Nathaniel Hawthorne
Biografia
Nathaniel Hawthorne nasce a Salem, il 4 luglio 1804, in una famiglia non particolarmente abbiente: il padre, marinaio, muore di febbre gialla quando aveva 4 anni ed il piccolo Hawthorne cresce in un ambiente di sole donne, incredibilmente protettivo.
Durante l’infanzia si rompe una gamba ed è costretto a letto per molti mesi; un evento fondamentale, perché in questo periodo legge moltissimo, soprattutto romanzi settecenteschi inglesi come “The Castle of Otranto” (Fielding, Smallet) e romanzi gotici (come quelli di Walpole).

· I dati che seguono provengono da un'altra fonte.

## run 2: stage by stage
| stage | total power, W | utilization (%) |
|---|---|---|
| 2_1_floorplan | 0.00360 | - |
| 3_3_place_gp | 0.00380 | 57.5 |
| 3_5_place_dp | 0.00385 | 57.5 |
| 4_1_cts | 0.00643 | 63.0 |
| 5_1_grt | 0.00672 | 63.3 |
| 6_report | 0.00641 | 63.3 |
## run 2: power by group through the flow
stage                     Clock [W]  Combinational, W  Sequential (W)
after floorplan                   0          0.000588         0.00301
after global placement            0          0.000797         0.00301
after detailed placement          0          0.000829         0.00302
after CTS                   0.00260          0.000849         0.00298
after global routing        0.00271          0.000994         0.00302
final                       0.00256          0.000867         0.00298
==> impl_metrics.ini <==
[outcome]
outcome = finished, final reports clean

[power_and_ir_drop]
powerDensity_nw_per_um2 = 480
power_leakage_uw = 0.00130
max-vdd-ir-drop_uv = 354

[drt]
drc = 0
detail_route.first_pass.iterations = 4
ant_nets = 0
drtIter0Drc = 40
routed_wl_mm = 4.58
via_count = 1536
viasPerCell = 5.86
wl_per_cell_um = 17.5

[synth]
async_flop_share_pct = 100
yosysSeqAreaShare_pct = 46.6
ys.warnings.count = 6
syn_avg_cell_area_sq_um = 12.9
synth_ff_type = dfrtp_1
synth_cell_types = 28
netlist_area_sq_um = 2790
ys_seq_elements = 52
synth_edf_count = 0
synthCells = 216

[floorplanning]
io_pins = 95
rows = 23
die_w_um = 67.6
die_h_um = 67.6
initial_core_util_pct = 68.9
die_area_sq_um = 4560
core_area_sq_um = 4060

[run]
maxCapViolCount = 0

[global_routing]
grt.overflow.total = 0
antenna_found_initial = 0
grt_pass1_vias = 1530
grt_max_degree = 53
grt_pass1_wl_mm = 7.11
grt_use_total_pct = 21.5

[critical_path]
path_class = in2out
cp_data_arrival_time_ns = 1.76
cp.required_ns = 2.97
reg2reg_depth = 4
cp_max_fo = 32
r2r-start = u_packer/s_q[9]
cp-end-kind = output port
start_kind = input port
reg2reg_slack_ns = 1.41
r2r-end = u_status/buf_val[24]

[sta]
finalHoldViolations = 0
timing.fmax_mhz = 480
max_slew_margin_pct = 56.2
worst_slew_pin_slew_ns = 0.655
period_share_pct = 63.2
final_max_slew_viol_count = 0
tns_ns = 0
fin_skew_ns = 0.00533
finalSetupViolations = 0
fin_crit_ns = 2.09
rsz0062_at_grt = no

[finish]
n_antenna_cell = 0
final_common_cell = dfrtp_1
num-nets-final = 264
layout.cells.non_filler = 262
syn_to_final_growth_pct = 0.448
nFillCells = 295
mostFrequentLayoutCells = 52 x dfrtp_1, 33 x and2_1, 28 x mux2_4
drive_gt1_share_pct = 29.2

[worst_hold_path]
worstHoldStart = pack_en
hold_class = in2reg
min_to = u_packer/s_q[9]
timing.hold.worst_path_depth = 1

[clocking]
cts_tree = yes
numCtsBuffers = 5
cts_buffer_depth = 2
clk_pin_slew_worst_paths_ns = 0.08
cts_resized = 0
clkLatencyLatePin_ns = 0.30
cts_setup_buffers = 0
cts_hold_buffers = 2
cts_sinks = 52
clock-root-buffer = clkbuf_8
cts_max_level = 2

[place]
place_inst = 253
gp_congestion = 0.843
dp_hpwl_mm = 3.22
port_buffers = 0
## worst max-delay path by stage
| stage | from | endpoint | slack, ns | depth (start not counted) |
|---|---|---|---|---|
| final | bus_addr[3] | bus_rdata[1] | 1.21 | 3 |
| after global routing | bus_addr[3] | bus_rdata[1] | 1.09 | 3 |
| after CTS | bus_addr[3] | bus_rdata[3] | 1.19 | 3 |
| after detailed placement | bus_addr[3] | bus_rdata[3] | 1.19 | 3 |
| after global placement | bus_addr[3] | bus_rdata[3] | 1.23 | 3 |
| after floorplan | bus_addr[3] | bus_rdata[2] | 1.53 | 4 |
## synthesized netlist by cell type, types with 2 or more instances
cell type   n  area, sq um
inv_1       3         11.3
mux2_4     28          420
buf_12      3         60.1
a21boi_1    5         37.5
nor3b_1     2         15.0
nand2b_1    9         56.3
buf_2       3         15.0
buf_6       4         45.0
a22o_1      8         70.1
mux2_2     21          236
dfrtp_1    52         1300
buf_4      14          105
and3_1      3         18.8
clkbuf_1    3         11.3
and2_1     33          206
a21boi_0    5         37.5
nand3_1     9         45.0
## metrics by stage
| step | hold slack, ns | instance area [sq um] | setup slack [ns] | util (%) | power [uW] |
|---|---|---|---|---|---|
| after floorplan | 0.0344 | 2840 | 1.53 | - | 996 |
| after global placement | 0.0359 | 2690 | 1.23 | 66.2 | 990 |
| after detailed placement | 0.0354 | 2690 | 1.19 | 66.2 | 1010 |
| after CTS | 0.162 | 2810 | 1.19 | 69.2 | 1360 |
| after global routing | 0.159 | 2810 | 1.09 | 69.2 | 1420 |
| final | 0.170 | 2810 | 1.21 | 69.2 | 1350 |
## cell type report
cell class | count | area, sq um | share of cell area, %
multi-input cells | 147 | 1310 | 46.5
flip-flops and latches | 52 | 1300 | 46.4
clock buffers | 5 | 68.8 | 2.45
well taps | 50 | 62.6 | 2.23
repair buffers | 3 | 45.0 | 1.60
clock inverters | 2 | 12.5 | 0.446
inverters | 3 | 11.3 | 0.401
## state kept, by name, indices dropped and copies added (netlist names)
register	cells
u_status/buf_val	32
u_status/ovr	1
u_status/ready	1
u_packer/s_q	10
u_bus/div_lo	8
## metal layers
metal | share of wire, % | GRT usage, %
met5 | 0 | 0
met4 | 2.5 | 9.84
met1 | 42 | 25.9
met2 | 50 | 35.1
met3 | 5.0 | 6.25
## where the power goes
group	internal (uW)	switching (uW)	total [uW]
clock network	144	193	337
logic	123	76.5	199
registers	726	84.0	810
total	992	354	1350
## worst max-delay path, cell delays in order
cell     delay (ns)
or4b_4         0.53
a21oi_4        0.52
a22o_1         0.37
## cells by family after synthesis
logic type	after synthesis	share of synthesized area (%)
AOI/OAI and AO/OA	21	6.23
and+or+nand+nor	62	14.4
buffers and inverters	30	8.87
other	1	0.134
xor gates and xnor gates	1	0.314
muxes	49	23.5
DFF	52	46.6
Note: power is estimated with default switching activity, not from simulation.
[src/rtl/useq_pkg.sv]
package useq_pkg;

  parameter int unsigned USEQ_ADDR_W = 8;
  parameter int unsigned USEQ_OP_W   = 6;
  parameter int unsigned USEQ_SEL_W  = 3;
  parameter int unsigned USEQ_NSTAT  = 4;

  // Condition selector codes; order of status lines is fixed by decoding
  typedef enum logic [USEQ_SEL_W-1:0] {
    COND_ALWAYS = 3'd0,
    COND_CARRY  = 3'd1,
    COND_SIGN   = 3'd2,
    COND_OVF    = 3'd3,
    COND_BUSY   = 3'd4
  } cond_code_e;

endpackage

[src/rtl/useq_cond_mux.sv]
module useq_cond_mux #(
  parameter int unsigned SEL_W = 3,
  parameter int unsigned NSTAT = 4
) (
  input  logic [SEL_W-1:0] sel,
  input  logic [NSTAT-1:0] status,
  output logic             taken
);

  // Code 0 is constant true, codes 1..NSTAT pick status[code-1],
  // every remaining code reads as constant false.
  always_comb begin
    taken = 1'b0;
    if (sel == '0) begin
      taken = 1'b1;
    end else begin
      for (int i = 0; i < int'(NSTAT); i++) begin
        if (sel == SEL_W'(i + 1)) taken = status[i];
      end
    end
  end

endmodule

[src/rtl/useq_dispatch.sv]
module useq_dispatch #(
  parameter int unsigned ADDR_W = 8,
  parameter int unsigned OP_W   = 6
) (
  input  logic              taken,
  input  logic [ADDR_W-1:0] tgt_true,
  input  logic [ADDR_W-1:0] tgt_false,
  input  logic              disp_en,
  input  logic [OP_W-1:0]   opcode,
  output logic [ADDR_W-1:0] next_addr
);

  logic [ADDR_W-1:0] base;
  logic [ADDR_W-1:0] op_ext;

  // Zero-extend or truncate the opcode to the address width
  generate
    if (OP_W < ADDR_W) begin : g_pad
      assign op_ext = {{(ADDR_W-OP_W){1'b0}}, opcode};
    end else begin : g_trunc
      assign op_ext = opcode[ADDR_W-1:0];
    end
  endgenerate

  assign base      = taken ? tgt_true : tgt_false;
  assign next_addr = base + (disp_en ? op_ext : '0);  // wraps mod 2**ADDR_W

endmodule

[src/rtl/useq_upc_reg.sv]
module useq_upc_reg #(
  parameter int unsigned ADDR_W = 8
) (
  input  logic              clk,
  input  logic              rst,
  input  logic [ADDR_W-1:0] d,
  output logic [ADDR_W-1:0] q
);

  always_ff @(posedge clk) begin
    if (rst) q <= '0;
    else     q <= d;
  end

  AST_RESET_ZERO: assert property (@(posedge clk) rst |=> (q == '0));

endmodule

[src/rtl/useq_sequencer.sv]
module useq_sequencer
  import useq_pkg::*;
#(
  parameter int unsigned ADDR_W = USEQ_ADDR_W,
  parameter int unsigned OP_W   = USEQ_OP_W,
  parameter int unsigned SEL_W  = USEQ_SEL_W
) (
  input  logic              clk,
  input  logic              rst,
  input  logic [SEL_W-1:0]  cond_sel,
  input  logic [ADDR_W-1:0] tgt_true,
  input  logic [ADDR_W-1:0] tgt_false,
  input  logic              disp_en,
  input  logic [OP_W-1:0]   opcode,
  input  logic              st_carry,
  input  logic              st_sign,
  input  logic              st_ovf,
  input  logic              st_busy,
  output logic [ADDR_W-1:0] upc
);

  localparam int unsigned NSTAT = USEQ_NSTAT;

  logic [NSTAT-1:0]  status_vec;
  logic              taken;
  logic [ADDR_W-1:0] next_addr;

  // Bit i is selected by code i+1
  assign status_vec = {st_busy, st_ovf, st_sign, st_carry};

  useq_cond_mux #(.SEL_W(SEL_W), .NSTAT(NSTAT)) u_cond (
    .sel    (cond_sel),
    .status (status_vec),
    .taken  (taken)
  );

  useq_dispatch #(.ADDR_W(ADDR_W), .OP_W(OP_W)) u_disp (
    .taken     (taken),
    .tgt_true  (tgt_true),
    .tgt_false (tgt_false),
    .disp_en   (disp_en),
    .opcode    (opcode),
    .next_addr (next_addr)
  );

  useq_upc_reg #(.ADDR_W(ADDR_W)) u_upc (
    .clk (clk),
    .rst (rst),
    .d   (next_addr),
    .q   (upc)
  );

  AST_ALWAYS_TRUE: assert property (@(posedge clk) disable iff (rst)
    (cond_sel == SEL_W'(COND_ALWAYS) && !disp_en) |=> (upc == $past(tgt_true)));

  AST_RESERVED_FALSE: assert property (@(posedge clk) disable iff (rst)
    (cond_sel > SEL_W'(NSTAT) && !disp_en) |=> (upc == $past(tgt_false)));

  AST_EQUAL_TARGETS: assert property (@(posedge clk) disable iff (rst)
    (tgt_true == tgt_false && !disp_en) |=> (upc == $past(tgt_true)));

  AST_BUSY_HOLD: assert property (@(posedge clk) disable iff (rst)
    (cond_sel == SEL_W'(COND_BUSY) && st_busy && !disp_en && tgt_true == upc)
    |=> $stable(upc));

endmodule

[config.mk]
export PLATFORM = sky130hd
export DESIGN_NAME = useq_sequencer
export DESIGN_NICKNAME = d
export VERILOG_FILES = /design/src/rtl/useq_pkg.sv /design/src/rtl/useq_cond_mux.sv /design/src/rtl/useq_dispatch.sv /design/src/rtl/useq_upc_reg.sv /design/src/rtl/useq_sequencer.sv
export SDC_FILE = /design/constraint.sdc
export NUM_CORES = 1
export LEC_CHECK = 0
export BUFFER_PORTS_ARGS = -buffer_cell sky130_fd_sc_hd__buf_2
export CAP_MARGIN = 20
export CELL_PAD_IN_SITES_DETAIL_PLACEMENT = 1
export CELL_PAD_IN_SITES_GLOBAL_PLACEMENT = 1
export CORE_UTILIZATION = 26
export DETAILED_ROUTE_END_ITERATION = 8
export HOLD_SLACK_MARGIN = 0.05
export PLACE_DENSITY = 0.81
export SYNTH_ARGS = -nofsm -noshare
export SYNTH_HDL_FRONTEND = slang
export SYNTH_HIERARCHICAL = 1
export SYNTH_SLANG_ARGS = --single-unit
[constraint.sdc]
create_clock -name clk -period 2.5 [get_ports clk]
set_clock_uncertainty 0.05 [all_clocks]
set_input_delay 0 -clock clk [delete_from_list [all_inputs] [get_ports clk]]
set_output_delay 0 -clock clk [all_outputs]
set_load 0.01 [all_outputs]
# == Yosys cells after proc, flatten, opt, wreduce, memory -nomap -nowiden ==
# Cells that the tools add are included.
# Widths: inputs -> output; s select.
# op_classes
add_sub_neg,1
eq_ne,4
mux,7
n_reduce_logical,1
# op_table
operator,count
$add 8x8->8,1
$mux 8,1
$eq 3x2->1 const B,2
$mux 6,1
$mux 1,5
$eq 3x1->1 const B,1
$eq 3x3->1 const B,1
$logic_not 3->1,1
# totals
regBits,8
in_bits,32
out_inout_bits,8
wordCells,14

# == Depth between registers and ports, before layout ==
# depth
depth_word,8
ltp_mapped,13
ltp_nobuf,12

# == Modules after synthesis ==
# The synthesis kept the hierarchy.
# by_module_without_submodules
module,n_inst,cells_each,area_each_um2,seq_area_each_um2
useq_dispatch,1,52,419.2,0.0
useq_upc_reg,1,16,210.2,160.2
useq_cond_mux,1,7,38.8,0.0

# == Worst setup path before layout ==
# OpenSTA, ideal clock, no wires.
# synth_timing
path_kind,input port to flip-flop
startpoint,in st_carry
endpoint,reg u_upc.q[6]
setup_time_ps,65
t_arrival_ps,2215
t_required_ps,2385
setup_slack_ps,169
stages,13
n_path_buf,1
cell_sequence,nor2b_1 -> a31oi_1 -> o21ai_1 -> buf_6 -> mux2_2 -> ha_1 -> inv_1 -> fa_1 -> nor2b_4 -> o31a_1 -> o211a_1 -> a2111oi_1 -> nor2b_1
# synth_via
elab_chain_cells,7
# synth_lines
element,line,source
start: declaration,useq_sequencer.sv:15,"input logic st_carry,"
$mux 1 (4 in a row),useq_cond_mux.sv:18,if (sel == SEL_W'(i + 1)) taken = status[i];
$mux 1,useq_cond_mux.sv:14,if (sel == '0) begin
via taken,useq_sequencer.sv:25,logic taken;
$mux 8,useq_dispatch.sv:25,assign base = taken ? tgt_true : tgt_false;
$add 8x8->8,useq_dispatch.sv:26,assign next_addr = base + (disp_en ? op_ext : '0);
via next_addr[6],useq_sequencer.sv:26,logic [ADDR_W-1:0] next_addr;
end signal: assignment,useq_upc_reg.sv:11,if (rst) q <= '0;
end signal: assignment,useq_upc_reg.sv:12,else q <= d;
end: declaration,useq_upc_reg.sv:7,output logic [ADDR_W-1:0] q
# The timed path passes the listed nets, and every way through them passes these cells.
# A chain may end at the register's enable or synchronous reset.

# == Worst setup path after layout ==
# layout_timing
startpoint,in cond_sel[1]
endpoint,reg u_upc.q[6]
# layout_via
elab_chain_cells,8
elab_cells_between_ends,12
cone_classes,add/sub: 1; eq/ne: 4; mux: 6; reduce/logical: 1
# layout_lines
element,line,source
start: declaration,useq_sequencer.sv:10,"input logic [SEL_W-1:0] cond_sel,"
$eq 3x1->1,useq_cond_mux.sv:18,
$mux 1 (4 in a row),useq_cond_mux.sv:18,
$mux 1 (*),useq_cond_mux.sv:14,
via taken,useq_sequencer.sv:25,
$mux 8 (*),useq_dispatch.sv:25,
$add 8x8->8 (*),useq_dispatch.sv:26,
via next_addr[6],useq_sequencer.sv:26,
# Mark *: on every way through the listed nets, which the timed path passes. The rest lies on a longest branch.

==> reports/summary.txt <==
Critical path origin - cond_sel[1]
Mux cell area share after synthesis - 0.131
Fill count - 308
Most flops, register - u_upc/q
Gate Count Post-Synth - 75
Crit. End Element - register
Syn avg cell area - 8.91 um^2
Tot Pwr - 0.450 mW
Routed wire length - 1.81 mm
Post-synthesis sequential area ratio - 0.240
DR vias/cell - 4.47
#FFs+latches synth - 8
Root buffer cell - clkbuf_4
Setup violators final - 0
Min Clock Period, post-route - 2.35 ns
RSZ-0062 raised after global routing - no
Die W - 52.7 um
1st-iter DRT viols - 3
Vias - 688
TritonCTS clock tree - done
Worst setup SP type - primary input
CTS buffer count - 3
CORE AREA - 2450 um^2
HP Class - primary input to register
Post-Synth XOR/XNOR Area - 0.0524
Max IR drop VDD - 0.213 mV
Layout cells sized above 1 - 0.492
Crit-path max FO - 4
Fmax - 426 MHz
Rel. slew slack - 0.753
Final Cycle Share - 0.939
Power Dens Cells - 454 nW/um^2
Reg clk slew, reported paths - 0.05 ns
Htree depth - 1
Largest family of logic cells by synthesized area - simple AND/OR/NAND/NOR gates
Max_cap viols - 0
Rows - 18
First-pass GRT wire length - 2.95 mm
Multi-input logic area - 498 um^2
Area growth syn-to-layout - 48.3%
Biggest regs - u_upc/q (8)
Post-Synth Simple-Gate Area - 0.227
Top cells by area, synth - dfxtp_1 24%, ha_1 11%, mux2_2 10%
Yosys top cell area share - 0.240
DRT antenna net count - 0
Final layout net count - 165
Total Routing Usage GR - 0.147
Register area - 160 um^2
Vias in the first global route - 730
Yosys warnings - 6
Max reg flops - 8
TritonRoute pass-1 iters - 3
Netlist cell types - 30
CP required - 2.64 ns
Critical path class - primary input to register
Worst hold start - tgt_false[7]
Critical path arrival - 2.48 ns
Final Slew Violations - 0
Synth Area in Compound Gates - 0.169
DRC viols - 0
Drt wl/cell - 11.7 um
Post-Syn Area - 668 um^2
Full die area - 2780 um^2
Initial Utilization - 0.272
Grt total ovfl - 0
Setup WS pre-CTS - -0.305 ns
Synth Area in Adders - 0.142
Antenna violations before repair - 0
Largest net degree at the start of global routing - 9
I/O pin count - 40
Final Hold Fails - 0
Status - finished clean
Clock Path Buffers - 2
Syn Nets - 114
Height of the die - 52.7 um
DP HPWL - 1.57 mm
CTS sink count - 8
Yosys top cell by area - dfxtp_1
Worst Max-Slew Pin Slew - 0.367 ns
Post-route setup slack - 0.154 ns
Diodes inserted - 0
Routability congestion estimate - 0.748
Number of port buffers - 39
Lkg Pwr - 0.508 nW
==> power breakdown <==
part,leakage (nW),internal (mW),total [mW],switching (mW)
Sequential,0.0667,0.146,0.150,0.00378
Clock,0.0138,0.0546,0.0934,0.0389
Combinational,0.428,0.114,0.207,0.0932
Total,0.508,0.314,0.450,0.136
==> layer usage <==
| layer | global-route usage | vias to the layer above | wire length, um |
|---|---|---|---|
| li1 | - | 366 | - |
| met1 | 0.161 | 293 | 760 |
| met2 | 0.276 | 25 | 921 |
| met3 | 0.00870 | 4 | 90 |
| met4 | 0.0789 | 0 | 36 |
| met5 | 0 | - | 0 |
==> logic make-up after synthesis <==
| logic type | Yosys count |
|---|---|
| compound gates | 17 |
| xor+xnor | 4 |
| fa+ha+maj | 7 |
| buf+inv | 5 |
| flops | 8 |
| mux | 8 |
| simple gates | 26 |
==> path summary, 6_finish.rpt <==
check | slack (ns) | cells after the start | endpoint
min | 0.12 | 4 | u_upc/q[7]
max | 0.15 | 13 | u_upc/q[6]
==> cells in the mapped netlist <==
cell type and n:
a2111oi_1 1, a211oi_1 1, a21o_1 1, a21oi_1 4
a22oi_1 1, a31oi_1 1, and2_1 5, buf_6 1
dfxtp_1 8, fa_1 1, ha_1 6, inv_1 4
mux2_2 6, mux2i_1 2, nand2_1 3, nand2b_1 1
nand3_1 1, nor2_1 3, nor2b_1 9, nor2b_4 1
nor3_1 2, nor4_1 1, o211a_1 1, o21a_1 1
o21ai_0 3, o21ai_1 1, o21bai_1 1, o31a_1 1
xnor2_1 3, xor2_1 1
==> cell usage in the layout, fill, tap and decap left out, types with 2 or more instances in the layout <==
| master | synthesis | final |
|---|---|---|
| buf_2 | 0 | 39 |
| dfxtp_1 | 8 | 8 |
| buf_4 | 0 | 7 |
| nor2b_1 | 9 | 7 |
| mux2_2 | 6 | 6 |
| ha_1 | 6 | 6 |
| and2_1 | 5 | 5 |
| inv_1 | 4 | 4 |
| a21oi_1 | 4 | 4 |
| clkbuf_4 | 0 | 3 |
| nor2_1 | 3 | 3 |
| nand2_1 | 3 | 3 |
| o21ai_0 | 3 | 3 |
| xnor2_1 | 3 | 3 |
| nor2b_2 | 0 | 2 |
| mux2i_1 | 2 | 2 |
| nor3_1 | 2 | 2 |
==> what timing repair did <==
item / CTS / global route
gates resized for setup: 1 / 4
hold endpoints to repair: 8 / 0
pin swaps: 0 / 1
hold buffers: 1 / 0
buffers inserted: 0 / 1
setup endpoints to repair: 1 / 1
==> critical path, cell delays in order <==
cell and delay, ns:
buf_2 0.12, nor2b_2 0.13, a31oi_1 0.07, o21ai_2 0.24, mux2_2 0.37, ha_1 0.19, inv_1 0.07, fa_2 0.23
nor2b_4 0.05, o31a_1 0.25, o211a_1 0.22, a2111oi_2 0.35, nor2b_2 0.20
==> area by class of cell <==
type | count | share of cell area
multi-input combinational | 62 | 0.503
timing repair buffer | 47 | 0.260
sequential | 8 | 0.162
tap | 30 | 0.0379
clock buffer | 3 | 0.0227
inverter | 4 | 0.0152
==> through the flow <==
step                hold slack (ns)  TNS, ns  utilization  cells  cell area, um^2
global placement              0.221  -0.0183        0.381    149              935
global route                  0.137        0        0.404    154              991
floorplan                    0.0216        0            -     75              668
CTS                           0.110        0        0.396    153              971
finish                        0.117        0        0.404    154              991
detailed placement            0.236   -0.386        0.381    149              935
(Power assumes the default switching activity.)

Questo lo aiuta non solo a concepire il proprio stile fin da giovanissimo, ma anche a decidere quello che vuole realizzare nella vita: ottenere la fama letteraria.
Frequenta il Bowdoin College; studente timido e schivo, ma conducendo una vita privata dissoluta, fumando, bevendo e giocando d’azzardo.
Compagni di studi
- Longfellow, poeta di grande fama, ostile a Hawthorne con cui non condivideva la visione politica (Hawthorne era un Conservatore)
- Franklin Pierce, futuro XIV presidente degli Stati Uniti, con cui stringerà un’amicizia che durerà tutta la vita
Si laurea senza grandi lodi e seguendo il sogno della fama letteraria comincia a creare la sua immagine, il suo personaggio: vuole dare l’idea di un intellettuale oscuro e misterioso, tanto che è lui stesso a spargere le voci secondo le quali per 13 anni sarebbe uscito di casa soltanto di notte, avvolto in un mantello scuro, e avrebbe passato il resto del tempo rinchiuso in una soffitta. Cose che sappiamo benissimo essere impossibili, perché in questo periodo Hawthorne viaggia moltissimo e si mette anche in contatto con i nativi americani, di cui raccoglie la tradizione orale.
Opere
“Fanshave” (1828) è il suo primo romanzo, pubblicato a sue spese. È ambientato in un’università fittizia sul cui sfondo crea un triangolo amoroso contornato da intrighi. Nonostante qualche recensione positiva, l’opera è un flop e in un impeto di rabbia Hawthorne raccoglie tutte le copie tranne una e dà loro fuoco.
Sempre in questi anni e fino al 1837 pubblica una serie di racconti su riviste; ma la pubblicazione anonima non poteva accordarsi a lungo con le sue ambizioni e di conseguenza mette insieme una prima raccolta, “The Storyteller”. Un altro insuccesso, ma questa volta fingere di bruciare le copie dell’opera fa aumentare di molto la sua fama di poeta maledetto. Una vera e propria opera di marketing, visto che in realtà riciclerà i racconti in un’altra raccolta, “Twice Told Tales”.